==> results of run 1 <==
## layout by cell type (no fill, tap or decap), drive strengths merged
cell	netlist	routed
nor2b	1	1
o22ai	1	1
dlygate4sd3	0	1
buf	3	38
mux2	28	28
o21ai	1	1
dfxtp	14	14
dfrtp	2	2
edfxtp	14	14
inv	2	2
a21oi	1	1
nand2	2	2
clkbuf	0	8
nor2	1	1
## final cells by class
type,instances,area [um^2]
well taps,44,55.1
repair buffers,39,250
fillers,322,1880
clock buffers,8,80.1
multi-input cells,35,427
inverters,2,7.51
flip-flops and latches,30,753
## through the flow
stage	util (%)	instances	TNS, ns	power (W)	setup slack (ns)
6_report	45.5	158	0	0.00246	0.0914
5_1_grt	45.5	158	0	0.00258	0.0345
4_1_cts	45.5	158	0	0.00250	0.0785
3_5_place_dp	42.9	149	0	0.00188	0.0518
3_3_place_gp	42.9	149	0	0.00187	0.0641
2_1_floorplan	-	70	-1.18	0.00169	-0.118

==

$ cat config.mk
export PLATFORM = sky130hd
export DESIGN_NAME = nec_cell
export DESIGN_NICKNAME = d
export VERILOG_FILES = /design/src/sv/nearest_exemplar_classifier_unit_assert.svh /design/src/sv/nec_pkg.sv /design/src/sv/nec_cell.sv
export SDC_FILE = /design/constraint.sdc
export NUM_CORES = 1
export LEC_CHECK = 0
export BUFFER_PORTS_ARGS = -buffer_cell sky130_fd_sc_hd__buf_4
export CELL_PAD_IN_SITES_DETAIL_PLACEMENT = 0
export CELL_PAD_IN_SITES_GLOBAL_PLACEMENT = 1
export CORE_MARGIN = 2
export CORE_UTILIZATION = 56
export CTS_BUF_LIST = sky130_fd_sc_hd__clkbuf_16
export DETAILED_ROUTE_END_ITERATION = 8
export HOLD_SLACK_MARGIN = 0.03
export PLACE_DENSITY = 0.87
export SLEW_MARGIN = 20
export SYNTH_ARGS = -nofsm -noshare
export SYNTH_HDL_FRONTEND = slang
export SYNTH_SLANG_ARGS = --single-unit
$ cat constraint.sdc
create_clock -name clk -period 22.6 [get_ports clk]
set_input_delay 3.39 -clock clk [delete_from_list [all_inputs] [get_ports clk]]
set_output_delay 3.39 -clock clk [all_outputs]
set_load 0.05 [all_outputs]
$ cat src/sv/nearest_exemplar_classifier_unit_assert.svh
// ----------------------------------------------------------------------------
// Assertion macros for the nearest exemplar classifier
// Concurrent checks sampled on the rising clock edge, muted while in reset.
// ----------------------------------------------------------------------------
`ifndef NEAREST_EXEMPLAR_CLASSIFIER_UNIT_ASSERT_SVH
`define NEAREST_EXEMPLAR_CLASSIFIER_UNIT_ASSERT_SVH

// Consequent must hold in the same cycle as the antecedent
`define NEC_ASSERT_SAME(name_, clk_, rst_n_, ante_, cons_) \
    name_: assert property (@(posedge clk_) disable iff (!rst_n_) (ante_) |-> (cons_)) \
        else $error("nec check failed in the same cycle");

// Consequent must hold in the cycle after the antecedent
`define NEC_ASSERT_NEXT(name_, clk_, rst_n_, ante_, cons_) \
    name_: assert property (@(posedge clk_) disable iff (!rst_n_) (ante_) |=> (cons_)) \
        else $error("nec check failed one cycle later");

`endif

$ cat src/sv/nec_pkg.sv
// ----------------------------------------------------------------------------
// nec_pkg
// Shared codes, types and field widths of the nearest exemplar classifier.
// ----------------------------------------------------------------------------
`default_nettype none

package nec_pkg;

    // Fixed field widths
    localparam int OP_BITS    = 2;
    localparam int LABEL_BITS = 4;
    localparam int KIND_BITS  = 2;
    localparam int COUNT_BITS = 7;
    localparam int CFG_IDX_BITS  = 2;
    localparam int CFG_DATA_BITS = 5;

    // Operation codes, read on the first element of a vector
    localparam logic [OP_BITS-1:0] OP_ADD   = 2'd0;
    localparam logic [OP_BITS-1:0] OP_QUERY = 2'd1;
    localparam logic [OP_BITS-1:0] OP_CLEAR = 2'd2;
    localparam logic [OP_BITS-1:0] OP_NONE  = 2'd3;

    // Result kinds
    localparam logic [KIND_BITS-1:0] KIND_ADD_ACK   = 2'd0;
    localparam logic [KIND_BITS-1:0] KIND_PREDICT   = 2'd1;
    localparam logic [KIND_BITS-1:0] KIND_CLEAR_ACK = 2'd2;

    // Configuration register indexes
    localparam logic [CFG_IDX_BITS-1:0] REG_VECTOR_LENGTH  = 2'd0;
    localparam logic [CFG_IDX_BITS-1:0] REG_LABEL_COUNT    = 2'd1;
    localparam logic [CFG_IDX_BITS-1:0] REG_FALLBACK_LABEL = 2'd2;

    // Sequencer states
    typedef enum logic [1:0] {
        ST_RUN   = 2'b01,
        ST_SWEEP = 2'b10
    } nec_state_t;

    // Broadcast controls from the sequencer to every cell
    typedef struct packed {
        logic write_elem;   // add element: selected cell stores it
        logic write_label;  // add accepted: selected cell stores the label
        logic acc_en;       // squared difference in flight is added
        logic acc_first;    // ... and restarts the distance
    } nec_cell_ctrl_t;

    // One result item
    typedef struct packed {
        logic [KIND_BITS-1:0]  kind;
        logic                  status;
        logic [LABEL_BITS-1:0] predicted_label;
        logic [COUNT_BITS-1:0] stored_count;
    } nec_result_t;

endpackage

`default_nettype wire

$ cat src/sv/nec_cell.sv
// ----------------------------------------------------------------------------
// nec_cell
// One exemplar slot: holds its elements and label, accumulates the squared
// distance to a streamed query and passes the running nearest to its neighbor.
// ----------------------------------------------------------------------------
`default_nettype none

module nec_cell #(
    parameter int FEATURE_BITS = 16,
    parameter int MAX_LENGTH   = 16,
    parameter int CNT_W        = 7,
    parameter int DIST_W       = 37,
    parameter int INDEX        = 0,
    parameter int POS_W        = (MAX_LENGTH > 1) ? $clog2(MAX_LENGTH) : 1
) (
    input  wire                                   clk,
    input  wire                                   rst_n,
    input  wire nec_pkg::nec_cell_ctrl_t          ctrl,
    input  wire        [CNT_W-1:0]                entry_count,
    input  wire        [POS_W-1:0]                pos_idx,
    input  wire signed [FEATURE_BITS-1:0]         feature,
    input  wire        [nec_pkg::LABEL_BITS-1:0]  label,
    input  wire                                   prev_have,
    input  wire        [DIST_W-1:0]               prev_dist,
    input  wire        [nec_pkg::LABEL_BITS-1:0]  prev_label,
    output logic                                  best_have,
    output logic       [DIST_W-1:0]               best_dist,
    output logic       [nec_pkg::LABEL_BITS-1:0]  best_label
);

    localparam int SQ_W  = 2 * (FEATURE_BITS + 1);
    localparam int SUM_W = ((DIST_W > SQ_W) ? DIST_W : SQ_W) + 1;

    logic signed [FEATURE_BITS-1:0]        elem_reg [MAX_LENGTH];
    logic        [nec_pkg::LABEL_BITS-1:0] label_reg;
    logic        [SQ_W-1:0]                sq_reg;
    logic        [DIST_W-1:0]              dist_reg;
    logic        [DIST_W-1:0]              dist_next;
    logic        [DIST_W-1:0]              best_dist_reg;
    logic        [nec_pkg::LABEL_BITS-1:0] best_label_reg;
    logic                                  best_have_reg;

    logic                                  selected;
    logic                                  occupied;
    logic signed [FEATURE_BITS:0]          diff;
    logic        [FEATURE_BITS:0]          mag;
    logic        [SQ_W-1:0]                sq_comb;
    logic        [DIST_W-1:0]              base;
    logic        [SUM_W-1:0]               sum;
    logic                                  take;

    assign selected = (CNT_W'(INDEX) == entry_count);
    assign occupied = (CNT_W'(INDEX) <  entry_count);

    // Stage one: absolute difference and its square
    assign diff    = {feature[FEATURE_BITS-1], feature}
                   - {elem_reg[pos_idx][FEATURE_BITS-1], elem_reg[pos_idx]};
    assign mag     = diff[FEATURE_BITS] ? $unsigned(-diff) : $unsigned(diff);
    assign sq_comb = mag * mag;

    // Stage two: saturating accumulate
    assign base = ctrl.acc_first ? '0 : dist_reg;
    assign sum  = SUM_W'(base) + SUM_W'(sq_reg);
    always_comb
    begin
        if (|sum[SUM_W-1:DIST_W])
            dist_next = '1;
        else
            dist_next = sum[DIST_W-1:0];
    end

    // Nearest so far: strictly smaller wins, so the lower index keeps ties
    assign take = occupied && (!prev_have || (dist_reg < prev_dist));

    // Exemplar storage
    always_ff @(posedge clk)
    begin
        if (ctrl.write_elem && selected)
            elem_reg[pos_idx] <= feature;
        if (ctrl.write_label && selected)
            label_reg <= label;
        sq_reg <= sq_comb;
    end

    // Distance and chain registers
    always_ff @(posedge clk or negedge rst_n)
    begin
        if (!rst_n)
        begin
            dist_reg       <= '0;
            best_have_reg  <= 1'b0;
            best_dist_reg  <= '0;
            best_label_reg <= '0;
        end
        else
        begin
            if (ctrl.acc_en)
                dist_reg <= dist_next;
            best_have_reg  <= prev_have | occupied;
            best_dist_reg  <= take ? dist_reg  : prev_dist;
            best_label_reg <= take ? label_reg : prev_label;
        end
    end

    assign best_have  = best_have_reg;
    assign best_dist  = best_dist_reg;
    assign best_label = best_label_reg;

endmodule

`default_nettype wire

[What you should do]: Looking at the data above, return every line from the one with "results of run" down to the one with "## final cells by class", exactly and inclusively.

[The answer]:
==> results of run 1 <==
## layout by cell type (no fill, tap or decap), drive strengths merged
cell	netlist	routed
nor2b	1	1
o22ai	1	1
dlygate4sd3	0	1
buf	3	38
mux2	28	28
o21ai	1	1
dfxtp	14	14
dfrtp	2	2
edfxtp	14	14
inv	2	2
a21oi	1	1
nand2	2	2
clkbuf	0	8
nor2	1	1
## final cells by class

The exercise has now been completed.